§ **Work required**
Give again, word for word, each line below starting at the one that contains "hpwlAfterDp_um = 6610" and ending at the one that contains "Critical endpoint unchanged".

Top of Given data

`src/rtl/calc_display.sv`:
```
// calc_display: captures BCD digits offered by a calculator, commits complete
// frames, and multiplexes them onto an 8-digit active-low seven-segment display.
//
// state       | meaning
// MODE_NORMAL | committed digits shown with leading-zero blanking
// MODE_ERROR  | fixed "Erro" image on digits 3..0, held until reset
module calc_display #(
  parameter int unsigned SCAN_DIV = 1000
) (
  input  logic       clock,
  input  logic       reset,
  input  logic [1:0] status,
  input  logic [3:0] data,
  input  logic [3:0] pos,
  output logic [7:0] an,
  output logic [6:0] seg,
  output logic       frame_done,
  output logic       err
);

  typedef enum logic {
    MODE_NORMAL = 1'b0,
    MODE_ERROR  = 1'b1
  } mode_e;

  localparam logic [1:0]  ST_ERROR   = 2'b00;
  localparam logic [1:0]  ST_BUSY    = 2'b01;
  localparam logic [1:0]  ST_READY   = 2'b10;
  localparam logic [15:0] PRESC_LAST = 16'(SCAN_DIV - 1);

  localparam logic [6:0] SEG_BLANK = 7'b1111111;
  localparam logic [6:0] SEG_E     = 7'b0000110;
  localparam logic [6:0] SEG_R     = 7'b0101111;
  localparam logic [6:0] SEG_O     = 7'b0100011;

  logic [7:0][3:0] shadow_q, shadow_d;
  logic [7:0][3:0] disp_q, disp_d;
  logic [7:0]      mask_q, mask_d;
  logic            frame_done_q, frame_done_d;
  mode_e           mode_q, mode_d;
  logic [15:0]     presc_q, presc_d;
  logic [2:0]      scan_q, scan_d;
  logic [7:0]      an_q, an_d;
  logic [6:0]      seg_q, seg_d;
  logic [2:0]      msd;

  function automatic logic [6:0] bcd_to_seg(input logic [3:0] d);
    logic [6:0] s;
    case (d)
      4'd0:    s = 7'b1000000;
      4'd1:    s = 7'b1111001;
      4'd2:    s = 7'b0100100;
      4'd3:    s = 7'b0110000;
      4'd4:    s = 7'b0011001;
      4'd5:    s = 7'b0010010;
      4'd6:    s = 7'b0000010;
      4'd7:    s = 7'b1111000;
      4'd8:    s = 7'b0000000;
      4'd9:    s = 7'b0010000;
      default: s = SEG_BLANK;
    endcase
    return s;
  endfunction

  // Writes and commits need different status codes, so they never collide.
  always_comb begin
    shadow_d     = shadow_q;
    mask_d       = mask_q;
    disp_d       = disp_q;
    frame_done_d = 1'b0;
    if (status == ST_BUSY && !pos[3]) begin
      shadow_d[pos[2:0]] = data;
      mask_d[pos[2:0]]   = 1'b1;
    end else if (status == ST_READY && mask_q == 8'hFF) begin
      disp_d       = shadow_q;
      mask_d       = '0;
      frame_done_d = 1'b1;
    end
  end

  always_comb begin
    mode_d = mode_q;
    case (mode_q)
      MODE_NORMAL: if (status == ST_ERROR) mode_d = MODE_ERROR;
      MODE_ERROR:  mode_d = MODE_ERROR;
    endcase
  end

  always_comb begin
    presc_d = presc_q + 16'd1;
    scan_d  = scan_q;
    if (presc_q == PRESC_LAST) begin
      presc_d = '0;
      scan_d  = scan_q + 3'd1;
    end
  end

  // Index of the most significant nonzero entry; codes 10..15 count as nonzero.
  always_comb begin
    msd = 3'd0;
    for (int i = 1; i < 8; i++) begin
      if (disp_q[i] != 4'd0) msd = 3'(i);
    end
  end

  always_comb begin
    an_d  = ~(8'd1 << scan_q);
    seg_d = SEG_BLANK;
    if (mode_q == MODE_ERROR) begin
      case (scan_q)
        3'd3:       seg_d = SEG_E;
        3'd2, 3'd1: seg_d = SEG_R;
        3'd0:       seg_d = SEG_O;
        default:    seg_d = SEG_BLANK;
      endcase
    end else if (scan_q <= msd) begin
      seg_d = bcd_to_seg(disp_q[scan_q]);
    end
  end

  always_ff @(posedge clock or posedge reset) begin
    if (reset) begin
      shadow_q     <= '0;
      disp_q       <= '0;
      mask_q       <= '0;
      frame_done_q <= 1'b0;
      mode_q       <= MODE_NORMAL;
      presc_q      <= '0;
      scan_q       <= '0;
      an_q         <= 8'hFF;
      seg_q        <= 7'h7F;
    end else begin
      shadow_q     <= shadow_d;
      disp_q       <= disp_d;
      mask_q       <= mask_d;
      frame_done_q <= frame_done_d;
      mode_q       <= mode_d;
      presc_q      <= presc_d;
      scan_q       <= scan_d;
      an_q         <= an_d;
      seg_q        <= seg_d;
    end
  end

  assign an         = an_q;
  assign seg        = seg_q;
  assign frame_done = frame_done_q;
  assign err        = (mode_q == MODE_ERROR);

endmodule

```
`config.mk`:
```
export PLATFORM = sky130hd
export DESIGN_NAME = calc_display
export DESIGN_NICKNAME = d
export VERILOG_FILES = /design/src/rtl/calc_display.sv
export SDC_FILE = /design/constraint.sdc
export NUM_CORES = 1
export LEC_CHECK = 0
export BUFFER_PORTS_ARGS = -buffer_cell sky130_fd_sc_hd__buf_2
export CAP_MARGIN = 20
export CORE_MARGIN = 8
export CORE_UTILIZATION = 40
export CTS_BUF_LIST = sky130_fd_sc_hd__clkbuf_8
export CTS_CLUSTER_SIZE = 25
export DETAILED_ROUTE_END_ITERATION = 6
export GPL_TIMING_DRIVEN = 1
export PLACE_DENSITY = 0.57
export SKIP_CTS_REPAIR_TIMING = 1
export SLEW_MARGIN = 15
export SYNTH_ARGS = -nofsm -noshare
export SYNTH_HDL_FRONTEND = slang
export SYNTH_SLANG_ARGS = --single-unit
```
`constraint.sdc`:
```
create_clock -name clock -period 3.99 [get_ports clock]
set_input_delay 0.1995 -clock clock [delete_from_list [all_inputs] [get_ports clock]]
set_output_delay 0.1995 -clock clock [all_outputs]
set_load 0.01 [all_outputs]
```
* Word-level counts from Yosys, hierarchy flattened
Memory sizes are Yosys's and may differ from the RTL's. Index checks and enable logic that the tools add are counted.
Word-level totals: bits in registers 108, bits in read-only memories 112, bits of input ports 12, output and inout bits 17, word-level logic and storage cells 82, memories kept 1
Operators by class: add/subtract/negate cells 2, magnitude comparators 4, equality and inequality tests 7, shift operators 1, mux-type cells 24, bitwise logic cells 4, reduce and logical (&&, ||, !) cells 16
Memory list:
- (name not given) | depth 16, bits a word 7, read ports 1, clocked after Yosys merged registers in 0, write ports 0, line 49 | case (d)
Operator list (number):
- 32-bit bitwise mux | 1
- 4-bit nonzero test | 7
- 7-bit case mux with 3 select lines | 1
- 3-bit 2-to-1 mux | 6
- 16-bit by 1-bit adder with 16-bit output (second input constant) | 1
- 16-bit by 10-bit equality test with 1-bit output (second input constant) | 1
- 16-bit 2-to-1 mux | 1
- 8-bit 2-to-1 mux | 2
- 7-bit 2-to-1 mux | 2
- 4-bit binary-select mux with 3-bit select | 1
- 4-bit demux with 3-bit select | 1
- 8-bit equality test (second input constant) | 1
- 3-bit by 4-bit less-than comparator with 1-bit output (second input constant) | 2
- 4-bit 2-to-1 mux | 2
- 8-bit NOT | 1
- 8-bit OR | 1
- 1-bit by 3-bit left shift with 8-bit output (first input constant) | 1
- 3-bit by 2-bit equality test with 1-bit output (second input constant) | 2
- 1-bit 2-to-1 mux | 5
- 3-bit by 1-bit adder with 3-bit output (second input constant) | 1
- 1-bit demux with 3-bit select | 1
- 3-bit by 1-bit equality test with 1-bit output (second input constant) | 1
- 3-bit by 1-bit >= comparator with 1-bit output (second input constant) | 1
- 3-bit less-or-equal comparator | 1
- 11 further kinds | 14

* Longest topological paths before layout
Gate-level depths: netlist (run 1).
depth after elaboration 11, depth in mapped cells 11, depth with buffers taken out 11

* Least setup slack after synthesis (run 1)
No wires, ideal clock.
path type register to register, start point register disp_q[20] in the netlist's numbering, end point register seg_q[5] (netlist: seg[5]), setup time 0.088 ns, data arrival time 2.263 ns, required time 3.902 ns, path slack 1.639 ns, cell stages (with the launch flop) 11, path buffers 0, clock period less this slack 2.351 ns, path through dfrtp_1 > or4_1 > nand2b_1 > a21oi_1 > nor2_1 > ha_1 > nor2b_1 > o211ai_1 > nand2_1 > nor3_2 > nor3_1
On the way: word-level cells in the longest chain between the ends 7, elaborated cells between the ends (all ways) 10, classes of those cells 1 x order compare; 7 x mux; 1 x reduce/logical; 1 x memory
Ends and longest elaborated chain:
- start, declared | line 37 | logic [7:0][3:0] disp_q, disp_d;
- start signal, assigned | line 134 | disp_q <= disp_d;
- parallel branches: the longest is 5 deep, another holds memory 16 x 7 bit
- 7-bit 2-to-1 mux * | line 116 | end else if (scan_q <= msd) begin
- 7-bit 2-to-1 mux * | line 109 | if (mode_q == MODE_ERROR) begin
- net seg_d[5] | line 44 | logic [6:0] seg_q, seg_d;
- end signal, assigned | line 141 | seg_q <= seg_d;
- end, declared | line 44
Mark *: on every way through the listed nets, which the timed path passes. The select of a mux whose other input is x is not followed. A chain may end at the register's enable or synchronous reset.

* Worst setup path in the final report (run 1)
Same ends and word-level chain as after synthesis.

==> results of run 1 <==
==> registers in the layout (all words and copies together), names as in the netlist <==
| signal | flops |
|---|---|
| mask_q | 8 |
| shadow_q | 32 |
| seg | 7 |
| frame_done | 1 |
| an | 8 |
| presc_q | 16 |
| err | 1 |
| scan_q | 3 |
| disp_q | 32 |
==> cells in the final DEF (no fill, tap or decap), types with 3 or more instances in the layout <==
master,n
ha_1,15
nor4_1,5
nor3_1,4
nor2_1,25
nand4_1,4
or4_1,3
dfstp_2,15
buf_4,4
dfrtp_1,93
mux2_2,58
inv_1,13
o21ai_1,3
o21ai_0,3
nand2_1,26
a21oi_1,12
nand3_1,7
mux2_1,7
xnor2_1,8
clkbuf_8,11
mux4_1,7
buf_2,28
or3_1,3
xor2_1,6
mux2i_1,3
nand3b_1,3
a211oi_1,4
==> cell type report <==
type | count | area, sq um | share of cell area [%]
sequential | 108 | 2720 | 50.7
multi-input combinational | 231 | 2000 | 37.3
timing repair buffer | 34 | 208 | 3.87
tap | 147 | 184 | 3.43
clock buffer | 11 | 151 | 2.82
inverter | 14 | 55.1 | 1.03
clock inverter | 5 | 43.8 | 0.817
==> worst max-delay path by stage <==
stage,end,slack (ns),cells after the start
detailed placement,seg[5],1.38,10
CTS,seg[5],1.36,10
floorplan,disp_q[0],0.97,1
finish,seg[5],1.35,10
global placement,seg[5],1.48,10
global route,seg[5],1.20,10
==> power groups by stage <==
stage / sequential, mW / combinational [mW] / clock [mW]
after detailed placement: 1.49 / 0.722 / 0
final: 1.46 / 0.724 / 0.644
after global routing: 1.49 / 0.811 / 0.724
after floorplan: 1.41 / 0.593 / 0
after global placement: 1.48 / 0.703 / 0
after CTS: 1.46 / 0.727 / 0.679
==> routing by layer <==
layer / vias up / track usage [%] / part of all wire [%]
met2: 53 / 20.0 / 48
met1: 1480 / 16.4 / 47
met5: - / 0 / 0
met3: 15 / 3.50 / 3.7
li1: 1363 / - / -
met4: 0 / 4.88 / 1.7
==> per-stage QoR <==
stage | util [%] | setup slack (ns) | area (sq um) | cells
after CTS | 44.9 | 1.36 | 5330 | 548
after global routing | 45.2 | 1.20 | 5360 | 550
after floorplan | - | 0.970 | 4820 | 363
after global placement | 43.2 | 1.48 | 5130 | 532
final | 45.2 | 1.35 | 5360 | 550
after detailed placement | 43.2 | 1.38 | 5130 | 532
==> critical path: cells and delay by family, from the launching register on <==
family | cells | cell delay [ns]
AO/OA/AOI/OAI | 2 | 0.37
adder cells (fa/ha/maj) | 1 | 0.28
flip-flops | 1 | 0.41
AND/OR/NAND/NOR | 7 | 1.51
==> cell families (layout without fill, tap and decap cells) <==
| family | Yosys count | count (layout) | share of synthesized area [%] |
|---|---|---|---|
| AOI/OAI and AO/OA | 29 | 29 | 3.64 |
| xor gates and xnor gates | 14 | 14 | 2.54 |
| adders and majority gates | 15 | 15 | 3.90 |
| buffers and inverters | 24 | 64 | 2.16 |
| DFF | 108 | 108 | 56.5 |
| muxes | 79 | 79 | 21.3 |
| and+or+nand+nor | 94 | 94 | 9.97 |
==> impl_metrics.ini, run 1 <==
[sta]
fin_setup_tns_ns = 0
finalHoldViolations = 0
fin_crit_sh_pct = 66.1
rsz0062_at_grt = false
min_period_ns = 2.64
setup_viol = 0
tightest_slew_ns = 0.609
relSlewSlack_pct = 59.4
hold_slack_ns = 0.0185
slew_violations = 0
max_freq_ghz = 0.379
fin_skew_ns = 0.0107

[power_and_ir_drop]
leakagePower_nw = 2.50
p_sw_share_pct = 30.9
p_switching_uw = 874
p_clk_share_pct = 22.8
finalPower_mw = 2.83
pwr_density_cell_mw_per_mm2 = 527
seq_power_share_pct = 51.6
ir_worst_vdd_v = 0.000320
comb_power_share_pct = 25.6
p_int_mw = 1.95

[clock_network]
cts.reportedPaths.clkPinSlew_ns = 0.10
numCtsBuffers = 9
clock-sinks = 108
clkLatencyLatePin_ns = 0.37
cts_root_buffer = clkbuf_8
cts_tree = yes
cts_max_path_buffers = 2
htreeDepth = 3

[global_route]
track_usage_pct = 12.7
grt_pass1_vias = 3033
grt_max_degree = 80
grt_antenna_before_repair = 0
grt_pass1_wl_um = 16000
grt_overflow = 0

[detailed_routing]
via_per_inst = 5.29
drc = 0
finalWirelength_um = 9370
first_iter_violations = 174
wire_per_inst_um = 17.0
via_count = 2911
postRouteAntennaNets = 0
dr.pass1.iters = 6

[final_layout]
synthToLayoutAreaGrowth_pct = 11.3
n_fill_cell = 1090
antennaDiodeCount = 0
nets = 425
drive_gt1_share_pct = 32.5

[flow_run]
maxCapViolCount = 0

[die]
rows = 40
die_y_um = 126
initial_core_util_pct = 40.6
die_area_sq_mm = 0.0158
io_pins = 29
die_width_um = 126
core_sq_mm = 0.0119

[outcome]
run_status = complete, no violations

[yosys]
synth.ff_latch_count = 108
synth_area_sq_mm = 0.00482
netlist_top_cells_area = dfrtp_1 48%, mux2_2 14%, dfstp_2 8.2%
yosysTopAreaCellShare_pct = 48.3
ys_warn_count = 0
synth_common_cells = 93 x dfrtp_1, 58 x mux2_2, 26 x nand2_1, 25 x nor2_1
ys_types = 44
synth_edf_count = 0
yosysTopAreaCell = dfrtp_1
yosysMostFrequentCell = dfrtp_1
syn_area_per_cell_sq_um = 13.3
synthCells = 363
ys_seq_area_share_pct = 56.5
syn_nets = 390
dominantRegCellSynth = dfrtp_1
synthArstFlopShare_pct = 100

[setup_path]
rr_worst_depth = 10
crit_arrival_ns = 2.93
crit_path_end_kind = flop
ff2ff_setup_slack_ns = 1.35
slowest_delay_ns = 0.55
cp_cell_sequence = or4_1 -> nand2b_1 -> a21oi_1 -> nor2_1 -> ha_1 -> nor2b_1 -> o211ai_1 -> nand2_1 -> nor3_2 -> nor3_1
start_kind = flop
critPathKind = flop to flop
worstReg2RegStart = disp_q[20]
worst_r2r_endpoint = seg[5]
cp_data_required_time_ns = 4.28
crit_fanout = 4
critPathSlowestCell = or4_1
crit_start = disp_q[20]

[hold_path]
min_from = status[1]
hold_end = err
worstHoldPathCells = 2
hp-class = primary input to flop

[place]
port_buffers = 28
hpwlAfterDp_um = 6610
gp_congestion = 0.823
Power figures use the tool's default switching activity.
==> run 2: changes to the inputs <==
==> constraint.sdc (replaced) <==
create_clock -name clock -period 2.65 [get_ports clock]
set_input_delay 0.1325 -clock clock [delete_from_list [all_inputs] [get_ports clock]]
set_output_delay 0.1325 -clock clock [all_outputs]
set_load 0.01 [all_outputs]
==> run 2 against run 1 <==
  * Final cell count increased by 0.36%
  * Critical endpoint unchanged
  * Wire length shrank 0.74%
  * Sequential power rose by 51%
  * Sequential cell count unchanged
  * Sequential share of layout area is 0.55 points lower
  * Total power is 52% higher
  * Register-to-register slack got worse by 1.2 ns
  * Largest cell class unchanged
  * Maximum frequency rose by 4.4%
  * Worst hold slack better by 0.12 ns
==> impl_metrics.ini, run 2 (synthesis gave the netlist of run 1 again) <==
[outcome]
run_status = complete, no violations

[clock_network]
htreeDepth = 3
numCtsBuffers = 9
cts_max_path_buffers = 2
cts_root_buffer = clkbuf_8
cts_tree = yes
clock-sinks = 108
clkLatencyLatePin_ns = 0.37
cts.reportedPaths.clkPinSlew_ns = 0.10

[die]
die_width_um = 126
initial_core_util_pct = 40.6
die_area_sq_mm = 0.0158
core_sq_mm = 0.0119
rows = 40
io_pins = 29
die_y_um = 126

[final_layout]
nets = 427
final_cell_area_sq_mm = 0.00542
antennaDiodeCount = 0
final_common_cell = dfrtp_1
multi_input_area_sq_mm = 0.00204
synthToLayoutAreaGrowth_pct = 12.5
drive_gt1_share_pct = 34.1
final_cell_mix = 93 x dfrtp_1, 58 x mux2_2, 28 x buf_2, 25 x nor2_1, 25 x nand2_1
n_fill_cell = 1089
top_regs = disp_q x32, shadow_q x32, presc_q x16
seqCellArea_sq_mm = 0.00272
final_cells = 552

[power_and_ir_drop]
ir_worst_vdd_v = 0.000401
pwr_density_cell_mw_per_mm2 = 792
leakagePower_nw = 2.50
finalPower_mw = 4.30

[place]
port_buffers = 28
placed_area_sq_mm = 0.00516
dp.cells = 533
place_ws_ns = 0.0915
gp_congestion = 0.839
hpwlAfterDp_um = 6490

[setup_path]
critPathSlowestCell = or4_4
crit_arrival_ns = 2.83
crit_fanout = 5
worst_r2r_endpoint = seg[5]
critPathKind = flop to flop
cp_cell_sequence = or4_4 -> nand2b_4 -> a21oi_1 -> nor2_1 -> ha_1 -> nor2b_1 -> o211ai_1 -> nand3_2 -> a211oi_2 -> nor3_1
worstReg2RegStart = disp_q[20]
rr_worst_depth = 10
start_kind = flop
crit_path_end_kind = flop
slowest_delay_ns = 0.54
ff2ff_setup_slack_ns = 0.12
cp_data_required_time_ns = 2.95

[sta]
finalHoldViolations = 0
min_period_ns = 2.53
setup_ws_ns = 0.123
setup_viol = 0
slew_violations = 0
hold_slack_ns = 0.138
fin_skew_ns = 0.00826
fin_crit_sh_pct = 95.4
tightest_slew_ns = 0.742
relSlewSlack_pct = 50.4
max_freq_ghz = 0.396

[global_route]
grt_overflow = 0
grt_max_degree = 75
grt_pass1_vias = 2976
grt_antenna_before_repair = 0
track_usage_pct = 12.4
grt_pass1_wl_um = 15500

[detailed_routing]
via_count = 2907
finalWirelength_um = 9300
via_per_inst = 5.27
postRouteAntennaNets = 0
dr.pass1.iters = 4
first_iter_violations = 149
wire_per_inst_um = 16.9
drc = 0

[hold_path]
min_from = data[3]
worstHoldPathCells = 2
hold_end = shadow_q[7]
hp-class = primary input to flop

[flow_run]
maxCapViolCount = 0
[run 2: layout make-up]
type	instances	area share (%)
sequential	108	50.2
multi-input combinational	231	37.7
inverter	14	1.04
timing repair buffer	36	4.29
tap	147	3.39
clock inverter	6	0.877
clock buffer	10	2.54
[run 2: worst max-delay path by stage]
| stage | from | endpoint | slack, ns |
|---|---|---|---|
| finish | disp_q[20] | seg[5] | 0.12 |
| global route | disp_q[20] | seg[5] | -0.02 |
| CTS | disp_q[20] | seg[5] | 0.06 |
| detailed placement | disp_q[20] | seg[5] | 0.09 |
| global placement | disp_q[20] | seg[4] | 0.12 |
| floorplan | disp_q[20] | seg[5] | 0.30 |
[run 2: per-layer routing]
layer	GRT usage, %	routed length, um	vias up
met5	0	0	-
met4	4.25	104	0
met3	3.33	264	9
met2	19.2	4360	37
met1	16.3	4580	1489
li1	-	-	1372
[run 2: critical path, delay by kind of cell, from the launching register on]
kind	cells	cell delay, ns
flops	1	0.41
compound gates	3	0.63
fa+ha+maj	1	0.28
simple gates	6	1.14
[run 2: report_power, final]
group / switching (mW) / internal (mW) / total [mW]
registers: 0.229 / 1.97 / 2.20
clock network: 0.562 / 0.374 / 0.936
logic: 0.551 / 0.606 / 1.16
total: 1.34 / 2.95 / 4.30
[run 2: stage by stage]
step / util (%) / TNS (ns)
after CTS: 45.1 / 0
after detailed placement: 43.5 / 0
final: 45.7 / 0
after global placement: 43.5 / 0
after global routing: 45.7 / -0.0303
after floorplan: - / 0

Bottom of Given data

§ **Finished task**
hpwlAfterDp_um = 6610
gp_congestion = 0.823
Power figures use the tool's default switching activity.
==> run 2: changes to the inputs <==
==> constraint.sdc (replaced) <==
create_clock -name clock -period 2.65 [get_ports clock]
set_input_delay 0.1325 -clock clock [delete_from_list [all_inputs] [get_ports clock]]
set_output_delay 0.1325 -clock clock [all_outputs]
set_load 0.01 [all_outputs]
==> run 2 against run 1 <==
  * Final cell count increased by 0.36%
  * Critical endpoint unchanged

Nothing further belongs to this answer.